The incidence of methanol intoxication is less common in Bangladeshi population. Early and aggressive management with bicarbonate, ethanol and hemodialysis in patients having significant toxicity will decrease mortality and improve patient’s outcome. Our experience of SLED in haemodynamically unstable patient with inotrpic support may improve outcome. Case presentation: A-45 years old male bussinessman, diabetic and hypertensive was admited into cabin with history of restlessness, blurring of vision and breathlessness 1 day. Inspite of conservative treatment after 10 hours his general condition gradually detoriated, so he shifted to ICU and kept in mechanical ventilator. His laboratory results showed a severe high anion gap metabolic acidosis not corrected by sodibicarb and adequatefluid resuscitation. His neurological codition of patient was detoriating and MRI of brain showed bilateral putamenal lesion suspecting methanol intoxication. After conservative treatment, his general condition was deteriorated and acidosis was not corrected rather than he developed acute kidney injury so haemodialysis (SLED) was started after taking nephrology consultation.
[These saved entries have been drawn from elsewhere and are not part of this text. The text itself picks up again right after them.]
From an optimization exercise on the open Yosys and OpenROAD flow, aimed at small area, a short achievable clock period and few clock cycles per item; shortcuts taken in it are not production practice.
Only simulation tests tie the RTL to the original design; equivalence was not proved.
No activity file was given, so power comes from the tool's default toggle rates.

==> inputs of 03-06 <==
==> flow/design.v <==
module hs_npu_cmd_scheduler #(
  parameter int unsigned NUM_CORES = 4,
  parameter int unsigned CMD_WIDTH = 256,
  parameter int unsigned CMD_DEPTH = 8,
  parameter int unsigned CNT_W     = $clog2(CMD_DEPTH + 1)
) (
  input  logic                  clk,
  input  logic                  rst_n,
  input  logic                  cmd_valid_i,
  output logic                  cmd_ready_o,
  input  logic [CMD_WIDTH-1:0]  cmd_data_i,
  input  logic                  cmd_barrier_i,
  input  logic                  flush_i,
  output logic [NUM_CORES-1:0]  core_exec_valid_o,
  input  logic [NUM_CORES-1:0]  core_exec_ready_i,
  output logic [CMD_WIDTH-1:0]  core_cmd_o,
  input  logic [NUM_CORES-1:0]  core_done_i,
  output logic [NUM_CORES-1:0]  core_busy_o,
  output logic [CNT_W-1:0]      queue_count_o,
  output logic [31:0]           completed_count_o,
  output logic                  idle_o,
  output logic                  err_o
);
  localparam int unsigned SLICES = 4;
  localparam int unsigned SW     = CMD_WIDTH / SLICES;
  logic [CMD_WIDTH-1:0] mem     [CMD_DEPTH];
  logic [CMD_DEPTH-1:0] mem_bar;
  logic [CMD_DEPTH-1:0] rd_oh, wr_oh, rd_inc, rd_inc2, wr_nx;
  logic [CNT_W-1:0]     count, count_nx;
  logic [NUM_CORES-1:0] busy, busy_nx, free_nx, done_busy, valid, valid_nx, pick0, pick1;
  logic                 full, full_nx, push, hs, any_valid, idle_q;
  logic                 ge1, ge2, ge3;           
  logic                 fr1, fr2;                
  logic                 free1, free2, free_all, done1, done2;
  logic                 bar0, bar1, bar2, bar0_nx, bar1_nx, off0, off1;
  logic [CMD_WIDTH-1:0] ocmd, ocmd_nx;
  logic [31:0]          done_cnt;
  assign push = cmd_valid_i & ~full & ~flush_i;
  assign cmd_ready_o       = ~full & ~flush_i;
  assign core_busy_o       = busy;
  assign queue_count_o     = count;
  assign idle_o            = idle_q;
  assign core_exec_valid_o = valid;
  assign core_cmd_o        = ocmd;
  assign any_valid = (valid != '0);
  assign hs        = |(valid & core_exec_ready_i);
  assign rd_inc  = {rd_oh[CMD_DEPTH-2:0], rd_oh[CMD_DEPTH-1]};
  assign rd_inc2 = {rd_inc[CMD_DEPTH-2:0], rd_inc[CMD_DEPTH-1]};
  always_comb begin
    if (flush_i) begin
      count_nx = (any_valid && !hs) ? CNT_W'(1) : '0;
      wr_nx    = any_valid ? rd_inc : rd_oh;
    end else begin
      count_nx = count + CNT_W'(push) - CNT_W'(hs);
      wr_nx    = push ? {wr_oh[CMD_DEPTH-2:0], wr_oh[CMD_DEPTH-1]} : wr_oh;
    end
  end
  assign full_nx = ~flush_i & ~hs & ((count == CNT_W'(CMD_DEPTH)) |
                                     ((count == CNT_W'(CMD_DEPTH - 1)) & cmd_valid_i));
  assign busy_nx = (busy & ~core_done_i) | (valid & core_exec_ready_i);
  assign free_nx   = ~busy | core_done_i;
  assign done_busy = core_done_i & busy;
  assign done1     = |done_busy;
  always_comb begin
    done2 = 1'b0;
    for (int i = 0; i < int'(NUM_CORES); i++)
      for (int j = i + 1; j < int'(NUM_CORES); j++)
        done2 = done2 | (done_busy[i] & done_busy[j]);
  end
  logic fr2_nx;
  always_comb begin
    fr2_nx = 1'b0;
    for (int i = 0; i < int'(NUM_CORES); i++)
      for (int j = i + 1; j < int'(NUM_CORES); j++)
        fr2_nx = fr2_nx | (~busy_nx[i] & ~busy_nx[j]);
  end
  assign free1    = fr1 | done1;
  assign free2    = fr2 | (fr1 & done1) | done2;
  assign free_all = ~|(busy & ~core_done_i);
  always_comb begin
    bar2 = 1'b0;
    for (int i = 0; i < int'(CMD_DEPTH); i++) bar2 = bar2 | (mem_bar[i] & rd_inc2[i]);
  end
  assign bar0_nx = hs ? (ge2 ? bar1 : cmd_barrier_i) : (ge1 ? bar0 : cmd_barrier_i);
  assign bar1_nx = hs ? (ge3 ? bar2 : cmd_barrier_i) : (ge2 ? bar1 : cmd_barrier_i);
  assign off0 = ((hb0 & free_all) | (nb0 & free1)) & (~flush_i | any_valid);
  assign off1 = nb1 & free2 & ~flush_i;
  always_comb begin
    pick0 = '0;
    pick1 = '0;
    for (int i = int'(NUM_CORES) - 1; i >= 0; i--) begin
      if (free_nx[i]) pick0 = NUM_CORES'(1) << i;
      if (free_nx[i] && !valid[i]) pick1 = NUM_CORES'(1) << i;
    end
  end
  assign valid_nx = hs ? (off1 ? pick1 : '0) : (any_valid ? valid : (off0 ? pick0 : '0));
  logic [CMD_DEPTH-1:0] rd_pk, rd_pk_nx, rd_nx;
  assign rd_nx    = hs ? rd_inc : rd_oh;
  assign rd_pk_nx = (valid_nx != '0) ? {rd_nx[CMD_DEPTH-2:0], rd_nx[CMD_DEPTH-1]} : rd_nx;
  for (genvar g = 0; g < int'(SLICES); g++) begin : g_sel
    logic [CMD_DEPTH*SW-1:0] d;
    always_comb begin
      for (int i = 0; i < int'(CMD_DEPTH); i++) d[i*SW +: SW] = mem[i][g*SW +: SW];
    end
    hs_npu_cmd_sel #(.W(SW), .N(CMD_DEPTH)) u_sel (
      .d_i     (d),
      .pk_i    (rd_pk),
      .cur_i   (ocmd[g*SW +: SW]),
      .up_i    (any_valid),
      .off0_i  (off0),
      .off1_i  (off1),
      .hs_i    (hs),
      .rst_ni  (rst_n),
      .q_o     (ocmd_nx[g*SW +: SW])
    );
  end
  always_ff @(posedge clk) ocmd <= ocmd_nx;
  always_ff @(posedge clk) begin
    if (!rst_n) begin
      rd_oh  <= CMD_DEPTH'(1);
      rd_pk  <= CMD_DEPTH'(1);
      wr_oh  <= CMD_DEPTH'(1);
      count  <= '0;
      full   <= 1'b0;
      ge1    <= 1'b0;
      ge2    <= 1'b0;
      ge3    <= 1'b0;
      fr1    <= 1'b1;
      fr2    <= 1'b1;
      valid  <= '0;
      idle_q <= 1'b1;
    end else begin
      rd_oh  <= rd_nx;
      rd_pk  <= rd_pk_nx;
      wr_oh  <= wr_nx;
      count  <= count_nx;
      full   <= full_nx;
      ge1    <= ge1_nx;
      ge2    <= ge2_nx;
      ge3    <= ge3_nx;
      fr1    <= ~&busy_nx;
      fr2    <= fr2_nx;
      valid  <= valid_nx;
      idle_q <= ~ge1_nx & (busy_nx == '0);
    end
  end
  logic hb0, nb0, nb1, ge1_nx, ge2_nx;
  logic up, dn, ge3_nx, ge4;
  assign ge4    = (count >= CNT_W'(4));
  assign up     = push & ~hs;
  assign dn     = hs & ~push;
  assign ge1_nx = flush_i ? (any_valid & ~hs) : (up | (dn ? ge2 : ge1));
  assign ge2_nx = ~flush_i & (up ? ge1 : (dn ? ge3 : ge2));
  assign ge3_nx = ~flush_i & (up ? ge2 : (dn ? ge4 : ge3));
  always_ff @(posedge clk) begin
    bar0 <= bar0_nx;
    bar1 <= bar1_nx;
    if (!rst_n) begin
      hb0 <= 1'b0;
      nb0 <= 1'b0;
      nb1 <= 1'b0;
    end else begin
      hb0 <= ge1_nx & bar0_nx;
      nb0 <= ge1_nx & ~bar0_nx;
      nb1 <= ge2_nx & ~bar1_nx;
    end
  end
  always_ff @(posedge clk) begin
    for (int i = 0; i < int'(CMD_DEPTH); i++) begin
      if (wr_oh[i] && !full) begin
        mem[i]     <= cmd_data_i;
        mem_bar[i] <= cmd_barrier_i;
      end
    end
  end
  always_comb begin
    done_cnt = '0;
    for (int k = 0; k < int'(NUM_CORES); k++) begin
      done_cnt = done_cnt + 32'(done_busy[k]);
    end
  end
  localparam int unsigned LOW_W = 3;
  logic [LOW_W:0]       cnt_low;
  logic [31-LOW_W:0]    cnt_high, cnt_high_inc;
  logic [NUM_CORES-1:0] th, th_nx, dn_ge;
  logic                 carry;
  assign cnt_low      = {1'b0, completed_count_o[LOW_W-1:0]} + done_cnt[LOW_W:0];
  assign cnt_high_inc = completed_count_o[31:LOW_W] + 1'b1;
  always_comb begin
    for (int k = 1; k <= int'(NUM_CORES); k++)
      th_nx[k-1] = ({1'b0, cnt_low[LOW_W-1:0]} >= (LOW_W+1)'((1 << LOW_W) - k));
  end
  assign dn_ge[0] = |done_busy;
  assign dn_ge[1] = (done_busy[0] & done_busy[1]) | (done_busy[2] & done_busy[3]) |
                    ((done_busy[0] | done_busy[1]) & (done_busy[2] | done_busy[3]));
  assign dn_ge[2] = (done_busy[0] & done_busy[1] & (done_busy[2] | done_busy[3])) |
                    (done_busy[2] & done_busy[3] & (done_busy[0] | done_busy[1]));
  assign dn_ge[3] = &done_busy;
  assign carry    = |(th & dn_ge);
  assign cnt_high = carry ? cnt_high_inc : completed_count_o[31:LOW_W];
  always_ff @(posedge clk) begin
    if (!rst_n) begin
      busy              <= '0;
      completed_count_o <= '0;
      th                <= '0;
      err_o             <= 1'b0;
    end else begin
      busy              <= busy_nx;
      completed_count_o <= {cnt_high, cnt_low[LOW_W-1:0]};
      th                <= th_nx;
      if (|(core_done_i & ~busy)) err_o <= 1'b1;
    end
  end
endmodule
After giving 3 sessions of SLED, metabolic acidosis was corrected with normalization of renal function. His vital signs stabilized and he was extubated subsequently. After six months in a follow-up patient complained total blindness and fundal photography showed bilateral optic atrophy. Conclusions: We conclude that in case of severe metabolic acidosis, methanol intoxication always should kept in mind in a patient of Diabetes Mellitus suspecting DKA .Early initiation of haemodialysis is very effective to reverse renal and metabolic abnormalities inspite of haemodymis unstability. Metabolic improvements do not equal to healing the patient, especially permanent neurological deficit like blindness may persit.